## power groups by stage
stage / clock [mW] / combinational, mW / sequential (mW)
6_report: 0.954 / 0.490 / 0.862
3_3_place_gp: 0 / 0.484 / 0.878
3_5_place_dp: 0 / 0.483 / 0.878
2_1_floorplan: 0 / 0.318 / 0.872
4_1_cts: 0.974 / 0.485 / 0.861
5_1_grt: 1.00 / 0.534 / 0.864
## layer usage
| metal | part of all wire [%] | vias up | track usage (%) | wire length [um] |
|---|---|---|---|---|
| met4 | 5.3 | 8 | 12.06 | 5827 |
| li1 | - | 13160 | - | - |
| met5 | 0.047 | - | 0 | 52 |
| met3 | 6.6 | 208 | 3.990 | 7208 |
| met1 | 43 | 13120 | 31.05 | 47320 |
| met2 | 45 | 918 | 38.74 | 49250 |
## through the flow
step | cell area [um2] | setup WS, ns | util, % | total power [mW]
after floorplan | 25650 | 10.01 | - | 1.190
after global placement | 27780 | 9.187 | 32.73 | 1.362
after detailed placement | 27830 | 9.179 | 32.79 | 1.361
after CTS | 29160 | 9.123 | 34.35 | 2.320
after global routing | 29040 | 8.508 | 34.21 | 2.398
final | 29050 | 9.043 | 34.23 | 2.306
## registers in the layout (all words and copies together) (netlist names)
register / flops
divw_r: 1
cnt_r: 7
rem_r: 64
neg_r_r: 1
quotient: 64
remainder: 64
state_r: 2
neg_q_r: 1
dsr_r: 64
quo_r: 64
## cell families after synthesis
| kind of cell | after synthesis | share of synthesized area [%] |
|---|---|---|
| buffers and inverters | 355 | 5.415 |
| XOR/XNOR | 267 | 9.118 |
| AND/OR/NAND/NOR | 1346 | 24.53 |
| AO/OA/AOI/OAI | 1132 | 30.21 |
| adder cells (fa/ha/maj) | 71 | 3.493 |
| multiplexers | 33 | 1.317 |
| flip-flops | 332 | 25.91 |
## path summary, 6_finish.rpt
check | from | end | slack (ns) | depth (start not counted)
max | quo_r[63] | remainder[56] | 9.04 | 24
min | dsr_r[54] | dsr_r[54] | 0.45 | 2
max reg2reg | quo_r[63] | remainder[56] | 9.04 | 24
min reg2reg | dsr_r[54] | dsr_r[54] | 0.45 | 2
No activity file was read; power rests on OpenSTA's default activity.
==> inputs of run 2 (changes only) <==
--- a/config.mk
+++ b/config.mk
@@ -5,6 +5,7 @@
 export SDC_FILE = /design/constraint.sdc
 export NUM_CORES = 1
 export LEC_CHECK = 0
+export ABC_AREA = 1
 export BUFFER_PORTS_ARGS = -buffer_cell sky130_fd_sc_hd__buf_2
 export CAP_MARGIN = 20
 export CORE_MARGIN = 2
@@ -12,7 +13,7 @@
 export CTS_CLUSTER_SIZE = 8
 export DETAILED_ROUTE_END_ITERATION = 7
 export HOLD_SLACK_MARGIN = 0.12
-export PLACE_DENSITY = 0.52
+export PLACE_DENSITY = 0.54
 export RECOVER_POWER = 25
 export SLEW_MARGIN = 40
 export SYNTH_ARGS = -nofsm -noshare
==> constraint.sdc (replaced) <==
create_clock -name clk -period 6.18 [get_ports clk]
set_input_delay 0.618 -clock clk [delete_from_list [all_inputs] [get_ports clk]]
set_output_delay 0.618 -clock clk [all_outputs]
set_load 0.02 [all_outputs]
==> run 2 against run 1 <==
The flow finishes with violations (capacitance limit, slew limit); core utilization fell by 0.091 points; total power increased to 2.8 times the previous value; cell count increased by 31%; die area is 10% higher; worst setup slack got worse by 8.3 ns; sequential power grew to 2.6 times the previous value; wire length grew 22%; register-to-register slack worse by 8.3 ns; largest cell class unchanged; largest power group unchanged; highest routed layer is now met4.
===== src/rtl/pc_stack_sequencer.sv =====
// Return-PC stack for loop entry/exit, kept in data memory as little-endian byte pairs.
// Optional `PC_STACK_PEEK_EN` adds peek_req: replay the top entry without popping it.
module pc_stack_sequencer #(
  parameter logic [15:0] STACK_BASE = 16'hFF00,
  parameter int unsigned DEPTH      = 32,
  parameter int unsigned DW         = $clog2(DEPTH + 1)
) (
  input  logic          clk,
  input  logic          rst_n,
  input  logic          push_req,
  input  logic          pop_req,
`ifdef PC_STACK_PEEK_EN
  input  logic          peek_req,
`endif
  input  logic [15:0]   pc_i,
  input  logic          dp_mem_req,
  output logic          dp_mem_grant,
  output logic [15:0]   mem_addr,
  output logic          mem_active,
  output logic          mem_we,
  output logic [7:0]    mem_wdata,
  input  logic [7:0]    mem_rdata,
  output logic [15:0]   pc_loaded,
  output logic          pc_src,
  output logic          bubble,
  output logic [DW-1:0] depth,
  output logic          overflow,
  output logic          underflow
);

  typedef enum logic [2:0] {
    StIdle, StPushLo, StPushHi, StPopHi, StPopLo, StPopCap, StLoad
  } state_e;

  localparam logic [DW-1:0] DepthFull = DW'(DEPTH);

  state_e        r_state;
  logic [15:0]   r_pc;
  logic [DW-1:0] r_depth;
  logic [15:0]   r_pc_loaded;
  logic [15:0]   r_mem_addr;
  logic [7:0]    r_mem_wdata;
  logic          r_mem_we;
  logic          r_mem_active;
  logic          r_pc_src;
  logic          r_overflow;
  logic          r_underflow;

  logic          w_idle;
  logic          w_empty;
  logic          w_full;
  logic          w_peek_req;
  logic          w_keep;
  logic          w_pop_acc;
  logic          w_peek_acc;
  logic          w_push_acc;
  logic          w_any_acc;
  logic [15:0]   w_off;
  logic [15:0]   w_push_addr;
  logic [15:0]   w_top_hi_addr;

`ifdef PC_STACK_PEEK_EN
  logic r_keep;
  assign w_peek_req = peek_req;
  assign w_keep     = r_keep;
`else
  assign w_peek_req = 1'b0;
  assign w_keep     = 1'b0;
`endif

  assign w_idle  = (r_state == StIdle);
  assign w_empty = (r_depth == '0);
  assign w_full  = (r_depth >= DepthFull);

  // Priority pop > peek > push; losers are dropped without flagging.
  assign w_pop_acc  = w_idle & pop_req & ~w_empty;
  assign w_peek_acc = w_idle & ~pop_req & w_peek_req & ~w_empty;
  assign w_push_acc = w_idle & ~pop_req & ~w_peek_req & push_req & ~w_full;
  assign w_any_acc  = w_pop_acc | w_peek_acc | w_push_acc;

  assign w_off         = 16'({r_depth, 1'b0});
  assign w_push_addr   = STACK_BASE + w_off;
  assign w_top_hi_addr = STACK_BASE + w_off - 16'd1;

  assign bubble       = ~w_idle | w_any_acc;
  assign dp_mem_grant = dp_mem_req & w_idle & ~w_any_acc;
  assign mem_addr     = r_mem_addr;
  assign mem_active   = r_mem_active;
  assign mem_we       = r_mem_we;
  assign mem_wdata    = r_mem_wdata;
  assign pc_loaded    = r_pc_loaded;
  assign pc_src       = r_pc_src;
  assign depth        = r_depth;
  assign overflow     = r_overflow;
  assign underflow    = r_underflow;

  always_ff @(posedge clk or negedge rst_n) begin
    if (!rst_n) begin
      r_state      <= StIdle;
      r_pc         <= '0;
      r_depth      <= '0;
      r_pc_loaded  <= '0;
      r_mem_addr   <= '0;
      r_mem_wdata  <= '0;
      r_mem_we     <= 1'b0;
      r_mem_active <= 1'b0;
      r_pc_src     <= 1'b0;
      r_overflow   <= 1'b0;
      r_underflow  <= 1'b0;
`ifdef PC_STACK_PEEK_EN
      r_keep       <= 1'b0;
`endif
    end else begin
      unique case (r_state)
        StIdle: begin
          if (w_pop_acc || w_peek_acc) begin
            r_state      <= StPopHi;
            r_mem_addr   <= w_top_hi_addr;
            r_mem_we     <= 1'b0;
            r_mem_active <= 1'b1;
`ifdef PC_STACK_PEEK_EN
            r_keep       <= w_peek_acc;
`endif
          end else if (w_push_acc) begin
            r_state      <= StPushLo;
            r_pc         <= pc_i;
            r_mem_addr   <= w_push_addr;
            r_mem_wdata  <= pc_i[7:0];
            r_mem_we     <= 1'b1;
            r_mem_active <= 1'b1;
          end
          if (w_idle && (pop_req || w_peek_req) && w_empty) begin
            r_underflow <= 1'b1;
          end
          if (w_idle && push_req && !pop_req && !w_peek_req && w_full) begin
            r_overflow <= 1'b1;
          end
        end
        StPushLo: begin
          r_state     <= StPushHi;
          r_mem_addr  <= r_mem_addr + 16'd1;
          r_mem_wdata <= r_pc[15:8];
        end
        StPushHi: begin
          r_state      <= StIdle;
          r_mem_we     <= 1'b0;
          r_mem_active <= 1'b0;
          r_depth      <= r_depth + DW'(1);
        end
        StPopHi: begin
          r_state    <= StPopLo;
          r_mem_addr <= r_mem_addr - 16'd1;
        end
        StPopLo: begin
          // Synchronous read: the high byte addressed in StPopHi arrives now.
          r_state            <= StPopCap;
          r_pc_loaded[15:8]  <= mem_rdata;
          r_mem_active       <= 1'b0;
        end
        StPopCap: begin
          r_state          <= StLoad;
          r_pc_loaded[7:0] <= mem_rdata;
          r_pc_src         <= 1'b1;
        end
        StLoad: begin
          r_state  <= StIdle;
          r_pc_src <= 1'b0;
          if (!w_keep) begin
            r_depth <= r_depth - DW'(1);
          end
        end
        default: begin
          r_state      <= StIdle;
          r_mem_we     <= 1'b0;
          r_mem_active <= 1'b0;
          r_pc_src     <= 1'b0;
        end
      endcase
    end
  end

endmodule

---

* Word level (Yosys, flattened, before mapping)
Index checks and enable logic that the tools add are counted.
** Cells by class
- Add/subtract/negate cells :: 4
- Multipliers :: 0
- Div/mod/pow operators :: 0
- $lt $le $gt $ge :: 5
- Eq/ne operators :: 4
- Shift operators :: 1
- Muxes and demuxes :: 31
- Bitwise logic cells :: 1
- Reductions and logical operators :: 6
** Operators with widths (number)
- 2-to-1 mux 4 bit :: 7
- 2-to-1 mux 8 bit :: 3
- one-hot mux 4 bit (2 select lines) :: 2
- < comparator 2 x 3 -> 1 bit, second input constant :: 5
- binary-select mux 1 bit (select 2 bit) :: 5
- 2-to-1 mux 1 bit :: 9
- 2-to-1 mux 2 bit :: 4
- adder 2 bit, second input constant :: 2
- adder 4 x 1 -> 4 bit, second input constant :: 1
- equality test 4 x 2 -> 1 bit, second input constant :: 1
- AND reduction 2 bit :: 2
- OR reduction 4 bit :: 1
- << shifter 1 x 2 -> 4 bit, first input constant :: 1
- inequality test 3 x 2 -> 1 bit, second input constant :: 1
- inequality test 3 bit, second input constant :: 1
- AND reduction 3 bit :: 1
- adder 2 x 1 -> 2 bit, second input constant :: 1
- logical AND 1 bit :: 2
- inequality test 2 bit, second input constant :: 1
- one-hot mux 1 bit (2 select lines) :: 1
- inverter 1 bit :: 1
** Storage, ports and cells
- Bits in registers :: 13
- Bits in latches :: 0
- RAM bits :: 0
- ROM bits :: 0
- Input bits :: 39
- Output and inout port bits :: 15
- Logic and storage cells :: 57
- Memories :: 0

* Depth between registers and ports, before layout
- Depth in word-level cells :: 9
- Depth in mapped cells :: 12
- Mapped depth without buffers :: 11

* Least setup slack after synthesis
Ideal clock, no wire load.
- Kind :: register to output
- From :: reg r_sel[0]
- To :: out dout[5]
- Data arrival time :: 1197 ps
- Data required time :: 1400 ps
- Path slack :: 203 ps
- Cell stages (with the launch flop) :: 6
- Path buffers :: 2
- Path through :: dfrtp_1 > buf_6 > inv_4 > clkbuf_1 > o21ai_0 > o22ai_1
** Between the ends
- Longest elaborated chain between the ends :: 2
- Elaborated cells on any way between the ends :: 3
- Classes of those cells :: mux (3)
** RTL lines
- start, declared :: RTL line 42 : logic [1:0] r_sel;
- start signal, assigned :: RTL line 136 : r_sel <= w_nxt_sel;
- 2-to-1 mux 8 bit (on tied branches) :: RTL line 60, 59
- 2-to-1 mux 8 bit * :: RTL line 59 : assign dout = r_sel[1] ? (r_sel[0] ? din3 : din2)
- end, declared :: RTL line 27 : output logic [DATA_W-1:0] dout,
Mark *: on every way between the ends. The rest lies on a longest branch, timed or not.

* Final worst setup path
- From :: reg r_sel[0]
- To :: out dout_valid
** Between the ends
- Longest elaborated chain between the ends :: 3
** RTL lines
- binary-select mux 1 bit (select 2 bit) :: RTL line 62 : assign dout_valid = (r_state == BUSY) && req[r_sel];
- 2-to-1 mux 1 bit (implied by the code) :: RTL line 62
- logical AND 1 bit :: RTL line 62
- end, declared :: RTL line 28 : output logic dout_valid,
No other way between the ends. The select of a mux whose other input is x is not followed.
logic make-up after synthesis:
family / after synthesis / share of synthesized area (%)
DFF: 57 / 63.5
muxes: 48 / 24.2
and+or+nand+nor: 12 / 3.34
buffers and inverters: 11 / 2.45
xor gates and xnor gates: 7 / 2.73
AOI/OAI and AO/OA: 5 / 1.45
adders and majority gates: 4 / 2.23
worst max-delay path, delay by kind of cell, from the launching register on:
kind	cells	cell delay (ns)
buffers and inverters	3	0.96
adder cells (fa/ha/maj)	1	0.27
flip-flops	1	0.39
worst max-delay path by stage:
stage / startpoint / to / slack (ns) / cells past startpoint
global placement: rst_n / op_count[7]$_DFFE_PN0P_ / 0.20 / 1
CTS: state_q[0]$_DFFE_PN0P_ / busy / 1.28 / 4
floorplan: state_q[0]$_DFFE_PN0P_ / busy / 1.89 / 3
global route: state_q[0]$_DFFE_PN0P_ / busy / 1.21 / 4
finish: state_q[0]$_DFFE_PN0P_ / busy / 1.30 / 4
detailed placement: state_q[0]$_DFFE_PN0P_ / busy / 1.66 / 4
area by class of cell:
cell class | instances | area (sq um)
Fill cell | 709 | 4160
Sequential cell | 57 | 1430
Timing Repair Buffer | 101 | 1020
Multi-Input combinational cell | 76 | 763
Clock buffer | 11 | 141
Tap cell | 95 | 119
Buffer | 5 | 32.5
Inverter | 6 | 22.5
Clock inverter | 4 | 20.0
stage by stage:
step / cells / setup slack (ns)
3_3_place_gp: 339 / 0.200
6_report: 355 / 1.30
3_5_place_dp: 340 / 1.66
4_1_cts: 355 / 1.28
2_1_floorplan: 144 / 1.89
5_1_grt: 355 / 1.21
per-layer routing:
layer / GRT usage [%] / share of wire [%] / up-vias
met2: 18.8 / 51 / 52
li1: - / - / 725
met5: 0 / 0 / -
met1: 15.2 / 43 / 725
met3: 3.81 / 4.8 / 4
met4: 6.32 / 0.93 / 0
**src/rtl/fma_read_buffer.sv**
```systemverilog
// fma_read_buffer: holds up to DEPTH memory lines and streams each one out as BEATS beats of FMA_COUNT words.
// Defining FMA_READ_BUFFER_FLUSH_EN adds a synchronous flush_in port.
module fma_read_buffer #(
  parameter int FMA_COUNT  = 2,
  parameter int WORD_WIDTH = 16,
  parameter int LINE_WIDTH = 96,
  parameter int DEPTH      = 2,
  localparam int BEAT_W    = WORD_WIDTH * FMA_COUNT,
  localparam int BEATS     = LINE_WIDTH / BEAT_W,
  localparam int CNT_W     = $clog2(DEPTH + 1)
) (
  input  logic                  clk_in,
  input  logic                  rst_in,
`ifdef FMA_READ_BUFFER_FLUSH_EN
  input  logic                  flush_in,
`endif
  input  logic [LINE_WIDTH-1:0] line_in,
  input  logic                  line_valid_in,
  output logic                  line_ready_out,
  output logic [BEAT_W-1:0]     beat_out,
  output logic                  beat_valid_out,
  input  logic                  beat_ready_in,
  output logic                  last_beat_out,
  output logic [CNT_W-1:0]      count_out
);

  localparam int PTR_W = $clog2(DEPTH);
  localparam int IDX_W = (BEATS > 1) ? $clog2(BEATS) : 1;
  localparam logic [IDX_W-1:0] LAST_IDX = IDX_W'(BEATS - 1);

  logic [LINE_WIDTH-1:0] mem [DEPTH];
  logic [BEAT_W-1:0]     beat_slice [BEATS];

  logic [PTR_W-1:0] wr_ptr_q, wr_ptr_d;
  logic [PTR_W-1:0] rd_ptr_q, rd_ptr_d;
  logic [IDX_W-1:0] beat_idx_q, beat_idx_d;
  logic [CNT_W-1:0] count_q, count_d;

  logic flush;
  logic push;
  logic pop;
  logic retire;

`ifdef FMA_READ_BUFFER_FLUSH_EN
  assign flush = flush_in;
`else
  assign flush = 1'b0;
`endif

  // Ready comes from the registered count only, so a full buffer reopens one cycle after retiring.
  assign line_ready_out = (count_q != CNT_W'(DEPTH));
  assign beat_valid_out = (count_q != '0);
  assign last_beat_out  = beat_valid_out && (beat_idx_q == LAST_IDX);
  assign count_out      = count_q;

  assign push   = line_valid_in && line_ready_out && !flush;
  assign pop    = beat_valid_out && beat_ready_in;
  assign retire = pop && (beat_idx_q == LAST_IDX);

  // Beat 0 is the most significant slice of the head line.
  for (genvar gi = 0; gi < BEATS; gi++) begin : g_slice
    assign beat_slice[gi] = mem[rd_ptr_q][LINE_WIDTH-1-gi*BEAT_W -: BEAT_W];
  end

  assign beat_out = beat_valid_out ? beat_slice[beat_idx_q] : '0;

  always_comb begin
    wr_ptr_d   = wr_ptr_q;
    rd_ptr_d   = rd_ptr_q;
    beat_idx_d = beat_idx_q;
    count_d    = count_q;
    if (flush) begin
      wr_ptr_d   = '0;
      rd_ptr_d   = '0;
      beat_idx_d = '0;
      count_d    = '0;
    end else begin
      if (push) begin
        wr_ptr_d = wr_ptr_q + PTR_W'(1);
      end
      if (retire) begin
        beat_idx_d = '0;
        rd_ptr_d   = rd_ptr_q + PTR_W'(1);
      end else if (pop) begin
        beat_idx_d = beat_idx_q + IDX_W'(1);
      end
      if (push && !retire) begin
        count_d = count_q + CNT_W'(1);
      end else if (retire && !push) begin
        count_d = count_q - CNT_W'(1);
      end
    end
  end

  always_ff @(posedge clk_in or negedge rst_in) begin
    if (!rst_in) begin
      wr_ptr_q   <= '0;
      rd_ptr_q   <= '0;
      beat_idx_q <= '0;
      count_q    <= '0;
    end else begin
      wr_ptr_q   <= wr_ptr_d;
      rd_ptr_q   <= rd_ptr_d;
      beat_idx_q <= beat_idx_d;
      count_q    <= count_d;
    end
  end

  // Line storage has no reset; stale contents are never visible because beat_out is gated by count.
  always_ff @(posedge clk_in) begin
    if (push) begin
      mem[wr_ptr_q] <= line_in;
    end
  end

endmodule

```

→ **AIM OF THE EXERCISE**: Tally the lines in the records above that contain the string "synthesis" and report only the tally.

→ **ANSWER BELOW**: 5